- TASK OBJECTIVE -
Filter the entries for the string "floorplan". Copy each line that has it.

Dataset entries

[src/rtl/branch_resolve_unit.sv]
// Registered EX-stage branch resolver. It compares the forwarded operands, checks the
// outcome against the fetch prediction, and keeps a 2-bit BHT plus perf counters.
module branch_resolve_unit #(
   parameter int DATA_WIDTH = 32,
   parameter int ADDR_WIDTH = 32,
   parameter int BHT_DEPTH  = 16,
   parameter int CNT_WIDTH  = 32
) (
   input  logic                  clk,
   input  logic                  rstN,
   input  logic                  stall,
   input  logic                  flush,
   input  logic [ADDR_WIDTH-1:0] lookup_pc,
   output logic                  lookup_taken,
   input  logic                  res_valid,
   input  logic                  branch,
   input  logic [2:0]            branchType,
   input  logic [DATA_WIDTH-1:0] read1,
   input  logic [DATA_WIDTH-1:0] read2,
   input  logic                  read1_forward,
   input  logic                  read2_forward,
   input  logic [DATA_WIDTH-1:0] read1_forward_val,
   input  logic [DATA_WIDTH-1:0] read2_forward_val,
   input  logic [ADDR_WIDTH-1:0] res_pc,
   input  logic [ADDR_WIDTH-1:0] res_target,
   input  logic                  res_pred_taken,
   output logic                  out_valid,
   output logic                  taken,
   output logic                  mispredict,
   output logic [ADDR_WIDTH-1:0] redirect_pc,
   output logic                  illegal_type,
   output logic [CNT_WIDTH-1:0]  branch_count,
   output logic [CNT_WIDTH-1:0]  mispredict_count
);
   localparam int IDX_W = $clog2(BHT_DEPTH);

   localparam logic [2:0] F3_BEQ  = 3'b000;
   localparam logic [2:0] F3_BNE  = 3'b001;
   localparam logic [2:0] F3_RSV2 = 3'b010;
   localparam logic [2:0] F3_RSV3 = 3'b011;
   localparam logic [2:0] F3_BLT  = 3'b100;
   localparam logic [2:0] F3_BGE  = 3'b101;
   localparam logic [2:0] F3_BLTU = 3'b110;
   localparam logic [2:0] F3_BGEU = 3'b111;

   logic [DATA_WIDTH-1:0] op1;
   logic [DATA_WIDTH-1:0] op2;
   logic                  cond;
   logic                  capture;
   logic                  taken_next;
   logic                  mispredict_next;
   logic                  illegal_next;
   logic [ADDR_WIDTH-1:0] redirect_next;

   logic                  out_valid_reg;
   logic                  taken_reg;
   logic                  mispredict_reg;
   logic                  illegal_reg;
   logic [ADDR_WIDTH-1:0] redirect_reg;
   logic [CNT_WIDTH-1:0]  branch_cnt_reg;
   logic [CNT_WIDTH-1:0]  mispredict_cnt_reg;

   logic [1:0]            bht_q [BHT_DEPTH];
   logic [IDX_W-1:0]      res_idx;
   logic [IDX_W-1:0]      lookup_idx;
   logic                  bht_update;
   logic                  unused_lookup;

   assign op1 = read1_forward ? read1_forward_val : read1;
   assign op2 = read2_forward ? read2_forward_val : read2;

   always_comb begin
      cond         = 1'b0;
      illegal_next = 1'b0;
      if (branch) begin
         case (branchType)
            F3_BEQ:           cond = (op1 == op2);
            F3_BNE:           cond = (op1 != op2);
            F3_BLT:           cond = ($signed(op1) < $signed(op2));
            F3_BGE:           cond = ($signed(op1) >= $signed(op2));
            F3_BLTU:          cond = (op1 < op2);
            F3_BGEU:          cond = (op1 >= op2);
            F3_RSV2, F3_RSV3: illegal_next = 1'b1;
            default:          cond = 1'b0;
         endcase
      end
   end

   // cond is already forced low for non-branches, so it doubles as the taken outcome.
   assign capture         = res_valid & ~stall & ~flush;
   assign taken_next      = branch & cond;
   assign mispredict_next = branch & (taken_next ^ res_pred_taken);
   assign redirect_next   = taken_next ? res_target : (res_pc + ADDR_WIDTH'(4));

   always_ff @(posedge clk or negedge rstN) begin
      if (!rstN) begin
         out_valid_reg  <= 1'b0;
         taken_reg      <= 1'b0;
         mispredict_reg <= 1'b0;
         illegal_reg    <= 1'b0;
         redirect_reg   <= '0;
      end else if (flush) begin
         out_valid_reg <= 1'b0;
      end else if (!stall) begin
         out_valid_reg <= res_valid;
         if (res_valid) begin
            taken_reg      <= taken_next;
            mispredict_reg <= mispredict_next;
            illegal_reg    <= illegal_next;
            redirect_reg   <= redirect_next;
         end
      end
   end

   always_ff @(posedge clk or negedge rstN) begin
      if (!rstN) begin
         branch_cnt_reg     <= '0;
         mispredict_cnt_reg <= '0;
      end else begin
         if (capture && branch) begin
            branch_cnt_reg <= branch_cnt_reg + CNT_WIDTH'(1);
         end
         if (capture && mispredict_next) begin
            mispredict_cnt_reg <= mispredict_cnt_reg + CNT_WIDTH'(1);
         end
      end
   end

   assign out_valid        = out_valid_reg;
   assign taken            = taken_reg;
   assign mispredict       = mispredict_reg & out_valid_reg;
   assign redirect_pc      = redirect_reg;
   assign illegal_type     = illegal_reg;
   assign branch_count     = branch_cnt_reg;
   assign mispredict_count = mispredict_cnt_reg;

   // Both ports index the BHT by word address; upper PC bits simply alias.
   assign res_idx       = res_pc[IDX_W+1:2];
   assign lookup_idx    = lookup_pc[IDX_W+1:2];
   assign bht_update    = capture & branch & ~illegal_next;
   assign unused_lookup = ^lookup_pc;

   genvar gi;
   generate
      for (gi = 0; gi < BHT_DEPTH; gi++) begin : g_bht
         logic [1:0] ctr_reg;
         logic [1:0] ctr_next;
         logic       hit;

         assign hit = bht_update && (res_idx == IDX_W'(gi));

         always_comb begin
            ctr_next = ctr_reg;
            if (hit) begin
               if (taken_next) begin
                  if (ctr_reg != 2'b11) ctr_next = ctr_reg + 2'b01;
               end else begin
                  if (ctr_reg != 2'b00) ctr_next = ctr_reg - 2'b01;
               end
            end
         end

         always_ff @(posedge clk or negedge rstN) begin
            if (!rstN) ctr_reg <= 2'b01;
            else       ctr_reg <= ctr_next;
         end

         assign bht_q[gi] = ctr_reg;
      end
   endgenerate

   // Lookup reads the current counter; a same-cycle update is not bypassed.
   assign lookup_taken = bht_q[lookup_idx][1];

endmodule

[config.mk]
export PLATFORM = sky130hd
export DESIGN_NAME = branch_resolve_unit
export DESIGN_NICKNAME = d
export VERILOG_FILES = /design/src/rtl/branch_resolve_unit.sv
export SDC_FILE = /design/constraint.sdc
export NUM_CORES = 1
export LEC_CHECK = 0
export CAP_MARGIN = 40
export CORE_MARGIN = 5
export CORE_UTILIZATION = 30
export CTS_BUF_LIST = sky130_fd_sc_hd__clkbuf_2 sky130_fd_sc_hd__clkbuf_4 sky130_fd_sc_hd__clkbuf_8
export CTS_CLUSTER_DIAMETER = 30
export DETAILED_ROUTE_END_ITERATION = 8
export MAX_ROUTING_LAYER = met4
export PLACE_DENSITY = 0.67
export SLEW_MARGIN = 20
export SYNTH_ARGS = -nofsm -noshare
export SYNTH_HDL_FRONTEND = slang
export SYNTH_SLANG_ARGS = --single-unit
export TNS_END_PERCENT = 100
[constraint.sdc]
create_clock -name clk -period 2.8 [get_ports clk]
set_clock_uncertainty 0.15 [all_clocks]
set_input_delay 0.42 -clock clk [delete_from_list [all_inputs] [get_ports clk]]
set_output_delay 0.42 -clock clk [all_outputs]
set_load 0.05 [all_outputs]
==> metrics.txt, run 1 <==
power per cell area 442 nW/um2; Worst EP required 2970 ps; global-route usage over all layers 19.7%; commonest cells after routing, fill and taps aside 278 x clkdlybuf4s50_1, 116 x dfrtp_1, 102 x buf_4; Vias 8286; unrepaired setup endpoints after global routing yes; crit path max-delay cell type or4_4; Cell Chain, Critical Path clkdlybuf4s50_1 -> mux2_4 -> ha_4 -> nand4_1 -> or4_4 -> o211ai_2 -> a21oi_2 -> or4_4 -> a21boi_4 -> buf_12 -> buf_6 -> mux2i_1 -> a21oi_1; Core Rows 61; DR vias/cell 4.86; Final Hold Viols 0; post-synthesis cell area between 8000 and 9000 um2; max frequency 284 MHz; Initial Util 30.3%; leak pwr around 0.0060 uW; Post-synth top flop dfrtp_1; port bufs between 300 and 400; root buf cell clkbuf_8; Int Pwr 3930 uW; die width ~180 um; worst hold margin 320 ps; die area about 31000 um2; Post-Syn Area per Cell 9.44 um2; flops & latches, synth 132; routed wire length 30100 um; CTS Buf Count 17; Critical Path Max Stage Delay 560 ps; post-route ant nets 0; final core occ 51.3%; final setup margin -726 ps; worst hold path type reg -> reg; Sw Pwr roughly 2400 uW; failing checks setup timing; CP arrival between 3000 and 4000 ps; r2r setup slk 320 ps; Post-Syn Nets 1164; GRT overflow 0; clock power share a little over a quarter; Worst-path clk slew 100 ps; CP Max Fanout 8; maximum clock path buffer count 2; initial antenna violation count 0; clk_lat worst skew 450 ps; post-layout power 6290 uW; Placer Congestion 0.872; vias in the first global route 8733; Worst-Margin Slew between 600 and 700 ps; pre-CTS WS -1420 ps; share of cells above drive strength 1 24.6%; worst vdd ir 0.369 mV; Seq pwr share between 30% and 40%; asr flop ratio synth 100%; WS Path Type in -> reg; n_diodes 0; status finished, violations left; Crit path top cell by count or4_4; Final Max Tran Viols 0; number of enable flip-flop cells after synthesis 0; max-slew headroom at the worst pin roughly 59%; max cap viols 0; worst hold stages 1; final setup fails 98; core area 27700 um2; I/O pin cnt 337; most common cell after layout, fill and taps aside clkdlybuf4s50_1; fin crit period 3530 ps; DRT Pass-1 Iters 5; H-tree Lvls 4; warnings from Yosys 0; cells after synthesis 890; CTS sink cnt 132; CTS tree built; filler instances 2548; Hold Path Sink branch_count[31]; Hold Startpoint branch_count[31]; wire length per cell 17.7 um; combinational power share 37.6%; register area share after synthesis between 30% and 40%; Critical Path Sink Type register; R2R Path End mispredict_count[31]; # DRC 0; CP Buf/Inv Count 3; Die Y 177 um; Worst R2R Path Depth 8; cell family with most CP delay simple AND/OR/NAND/NOR gates; Total Nets Final roughly 1600; Area Growth Syn to Fin 69.2%; Unique masters post-synth between 50 and 60; drt initial violations a little over 400; first-pass GRT wire length 47100 um; HPWL Detailed 23100 um; r2r startpoint mispredict_count[10]; largest net degree at the start of global routing 66; crit share post-route 126%; Startpoint Class input port; sw frac 37.4%
worst max path at each step:
stage	from	end	slack [ps]	cells past startpoint
global placement	read1_forward_val[22]	redirect_pc[0]	-1340	13
finish	read1[20]	redirect_pc[0]	-730	13
CTS	read1_forward	redirect_pc[0]	-700	15
global route	read1_forward	redirect_pc[0]	-860	15
floorplan	read1_forward	redirect_pc[2]	-1140	15
detailed placement	read1_forward_val[22]	redirect_pc[0]	-1420	13
timing repair:
action | CTS | global route
pin swaps | 57 | 16
buffers inserted | 23 | 2
setup endpoints to repair | 99 | 100
cloned | 6 | 0
hold endpoints to repair | 57 | 0
resized for setup | 128 | 20
hold buffers | 1 | 0
Yosys cell counts, drive strengths merged, types with 8 or more instances:
cell	number	share of area (%)
mux2	39	5.2
a31oi	16	1.2
clkbuf	26	1.2
a21oi	54	3.2
a21boi	8	0.85
xor2	35	3.6
dfstp	16	5.0
nand3	39	2.4
xnor2	53	5.5
ha	38	5.7
inv	22	0.98
buf	15	1.1
and3	23	1.7
nor2	52	2.3
and4	15	1.6
maj3	9	1.1
nand4	26	2.0
nand2	99	4.4
mux2i	40	4.8
dfrtp	116	35
o21ai	95	5.7
cell type report:
type	count	area (um2)	share of cell area, %
multi-input cells	695	5580	39.2
repair buffers	445	4370	30.7
well taps	378	473	3.33
clock inverters	15	166	1.17
flip-flops and latches	132	3320	23.4
clock buffers	17	234	1.64
inverters	22	82.6	0.581
metrics by stage:
step	instance area, um2	setup TNS [ps]	std cells
final	14200	-62830	1704
after global routing	14200	-75170	1704
after CTS	14200	-58640	1704
after detailed placement	13100	-131590	1644
after global placement	13100	-124880	1644
after floorplan	8860	-92210	890
power groups by stage:
stage                     combinational, uW  sequential, uW  clock, uW
final                                  2360            2250       1680
after global routing                   2530            2270       1820
after floorplan                         670            2760          0
after CTS                              2370            2250       1740
after global placement                 2150            2270          0
after detailed placement               2180            2280          0
cells by family after synthesis:
group / share of synthesized area [%]
compound gates: 12.9
xor+xnor: 9.17
fa+ha+maj: 6.73
buf+inv: 3.23
flops: 39.5
mux: 11.3
simple gates: 17.1
metal layers:
metal	up-vias	global-route usage, %	part of all wire (%)	wire, um
met4	0	3.74	1.4	409
met5	-	-	0	0
met3	21	4.99	6.0	1820
met1	3997	24.7	44	13100
met2	222	32.6	49	14700
li1	4046	-	-	-
(Power assumes the default switching activity.)
==> run 2: changes to the inputs <==
--- a/config.mk
+++ b/config.mk
@@ -5,6 +5,7 @@
 export SDC_FILE = /design/constraint.sdc
 export NUM_CORES = 1
 export LEC_CHECK = 0
+export ABC_AREA = 1
 export CAP_MARGIN = 40
 export CORE_MARGIN = 5
 export CORE_UTILIZATION = 30
@@ -12,7 +13,7 @@
 export CTS_CLUSTER_DIAMETER = 30
 export DETAILED_ROUTE_END_ITERATION = 8
 export MAX_ROUTING_LAYER = met4
-export PLACE_DENSITY = 0.67
+export PLACE_DENSITY = 0.65
 export SLEW_MARGIN = 20
 export SYNTH_ARGS = -nofsm -noshare
 export SYNTH_HDL_FRONTEND = slang
==> run 2 against run 1 <==
The run still ends with setup timing left. Power up 7.5%. Synthesized cell count is 49% higher. Count of clock-buffer cells in the layout increased by 3. Routed wire length increased by 22%. Via count rose by 26%. Worst hold slack gained 0.98 ps. Sequential share of layout area fell by 1.8 points. Cell count increased by 24%. Die area is 14% higher. Critical path depth up 6. Critical path type unchanged. Largest power group unchanged.
==> metrics.txt, run 2 <==
Register Area 3320 um2; core area between 30000 and 40000 um2; status finished, violations left; post-route ant nets 0; filler instances 3008; R2R Path End mispredict_count[31]; post-synthesis cell area about 9600 um2; DRT Pass-1 Iters 5; Initial Util 30.4%; GRT overflow 0; first-pass GRT wire length 54800 um; power per cell area 438 nW/um2; final setup margin -56.8 ps; maximum clock path buffer count 2; CTS sink cnt 132; CP Max Fanout 8; r2r setup slk 460 ps; CP endpoint mispredict_count[11]; Post-synth top flop dfrtp_1; number of enable flip-flop cells after synthesis 0; Worst-path clk slew 80 ps; final setup fails between 40 and 50; drt initial violations around 600; pre-CTS WS -978 ps; synth cell count leaders 420 x nand2_1, 141 x nand3_1, 124 x inv_1, 116 x dfrtp_1, 77 x nor2_1; post-layout power 6760 uW; setup tns final -972 ps; vias in the first global route 10300; Synth top area share between 30% and 40%; die width 189 um; port bufs 308; crit share post-route 102%; CTS Buf Count 17; DR vias/cell 4.94; Worst EP required 3040 ps; CTS tree built; Final Hold Viols 0; final core occ 48.8%; global-route usage over all layers about a fifth; Placer Congestion 0.874; fin crit period 2860 ps; cells after synthesis 1325; die area around 36000 um2; flops & latches, synth 132; worst hold stages 2; Vias 10400; routed wire length between 30000 and 40000 um; unrepaired setup endpoints after global routing yes; # DRC 0; largest net degree at the start of global routing 53; max-slew headroom at the worst pin 58.2%; Core Rows 65; HPWL Detailed 26600 um; Post-Syn Nets 1599; share of cells above drive strength 1 18.8%; Critical Path Sink Type register; H-tree Lvls 4; warnings from Yosys 0; wire length per cell 17.4 um; Worst-Margin Slew about 630 ps; WS Path Type in -> reg; Area Growth Syn to Fin 60.3%; asr flop ratio synth between 90% and 100%; root buf cell clkbuf_8; max cap viols 0; register area share after synthesis 34.5%; max frequency 350 MHz; r2r startpoint mispredict_count[0]; beginning of the critical path read1[25]; failing checks setup timing; most common cell in the netlist nand2_1; CP arrival 3100 ps; top post-synthesis cells by area dfrtp_1 30%, nand2_1 16%, nand3_1 7.3%, xor2_1 5.2%, ha_1 4.9%; clk_lat worst skew about 470 ps; worst vdd ir 0.301 mV; Unique masters post-synth 40; Worst R2R Path Depth 12; Final Max Tran Viols 0; most common cell after layout, fill and taps aside nand2_1; I/O pin cnt between 300 and 400; initial antenna violation count 1; commonest cells after routing, fill and taps aside 374 x nand2_1, 267 x clkdlybuf4s50_1, 124 x nand3_1; worst hold margin 321 ps; Total Nets Final 1967; leak pwr 0.00742 uW; Yosys top cell by area dfrtp_1; Startpoint Class input port; Post-Syn Area per Cell 7.26 um2; area of the multi-input gates about 6400 um2; worst hold path type reg -> reg; Die Y between 150 and 200 um
-- run 2: cells by family (layout without fill, tap and decap cells) --
logic type | after synthesis | in the layout | share of synthesized area [%]
compound gates | 85 | 85 | 4.63
buf+inv | 173 | 554 | 7.19
fa+ha+maj | 38 | 38 | 4.94
other cells | 0 | 1 | 0
simple gates | 753 | 753 | 34.4
mux | 64 | 64 | 7.07
xor+xnor | 80 | 80 | 7.28
flops | 132 | 132 | 34.5
-- run 2: power breakdown --
| part | leakage (uW) | internal (uW) | switching, uW |
|---|---|---|---|
| combinational | 0.00549 | 1060 | 1430 |
| clock | 0.000240 | 1200 | 844 |
| sequential | 0.00170 | 2080 | 143 |
| total | 0.00742 | 4340 | 2420 |
-- run 2: how the worst min path moves through the flow --
stage | slack, ps | from | to
floorplan | -30 | rstN | branch_count[0]
global placement | 260 | rstN | redirect_pc[5]
detailed placement | 260 | rstN | redirect_pc[5]
CTS | 310 | branch | branch_count[5]
global route | 350 | redirect_pc[3] | redirect_pc[3]
finish | 320 | redirect_pc[28] | redirect_pc[28]
-- run 2: metal layers --
| metal | track usage [%] | up-vias | part of all wire, % | wire (um) |
|---|---|---|---|---|
| met4 | 4.34 | 0 | 2.1 | 769 |
| met1 | 24.4 | 4976 | 43 | 15700 |
| li1 | - | 5058 | - | - |
| met2 | 32.3 | 339 | 49 | 18100 |
| met3 | 4.13 | 52 | 5.8 | 2150 |
| met5 | - | - | 0 | 0 |
-- run 2: critical path, stage by stage --
cell             delay, ps
clkdlybuf4s50_1        420
mux2_4                 300
ha_4                   230
a21oi_2                160
o21ai_1                110
nand2_1                 80
nand2_1                 70
a21oi_4                180
nand2_2                 80
nand2_2                100
nand3_2                 70
nand2_2                 90
nand3_4                150
nand2_2                120
nand2_4                100
nand2_8                120
clkbuf_16              190
nand2_4                 40
nand2_1                 60
-- run 2: timing repair --
action / in CTS / in global routing
hold endpoints to repair: 35 / 0
hold buffers: 1 / 0
cloned: 2 / 10
setup buffers: 0 / 3
pin swaps: 3 / 66
setup endpoints to repair: 98 / 98
resized for setup: 17 / 208
-- run 2: metrics by stage --
stage	area, um2	instances
after global placement	13800	2061
after CTS	14400	2096
after floorplan	9880	1325
final	15400	2109
after global routing	15400	2109
after detailed placement	13800	2061
-- run 2: layout make-up --
type,count,share of cell area [%]
repair buffers,396,27.1
inverters,126,3.15
diodes,1,0.0162
clock buffers,20,1.70
clock inverters,12,1.49
well taps,402,3.26
flip-flops and latches,132,21.5
multi-input cells,1020,41.7
**config.mk**
```make
export PLATFORM = sky130hd
export DESIGN_NAME = ddr_amm_arbiter
export DESIGN_NICKNAME = d
export VERILOG_FILES = /design/src/rtl/ddr_arb_pkg.sv /design/src/rtl/rr_arbiter.sv /design/src/rtl/ddr_amm_arbiter.sv
export SDC_FILE = /design/constraint.sdc
export NUM_CORES = 1
export LEC_CHECK = 0
export ABC_AREA = 1
export CAP_MARGIN = 20
export CORE_AREA = 4 4 575 577
export CTS_BUF_LIST = sky130_fd_sc_hd__clkbuf_8
export DETAILED_ROUTE_END_ITERATION = 7
export DIE_AREA = 0 0 579 581
export SYNTH_ARGS = -nofsm -noshare
export SYNTH_HDL_FRONTEND = slang
export SYNTH_SLANG_ARGS = --single-unit
export TNS_END_PERCENT = 5
```
**constraint.sdc**
```tcl
create_clock -name avalon_clk -period 29.3 [get_ports avalon_clk]
set_clock_uncertainty 0.1 [all_clocks]
set_input_delay 4.395 -clock avalon_clk [delete_from_list [all_inputs] [get_ports avalon_clk]]
set_output_delay 4.395 -clock avalon_clk [all_outputs]
set_load 0.05 [all_outputs]
```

- ANSWER TO THIS PROBLEM -
floorplan	read1_forward	redirect_pc[2]	-1140	15
after floorplan	8860	-92210	890
after floorplan                         670            2760          0
floorplan | -30 | rstN | branch_count[0]
after floorplan	9880	1325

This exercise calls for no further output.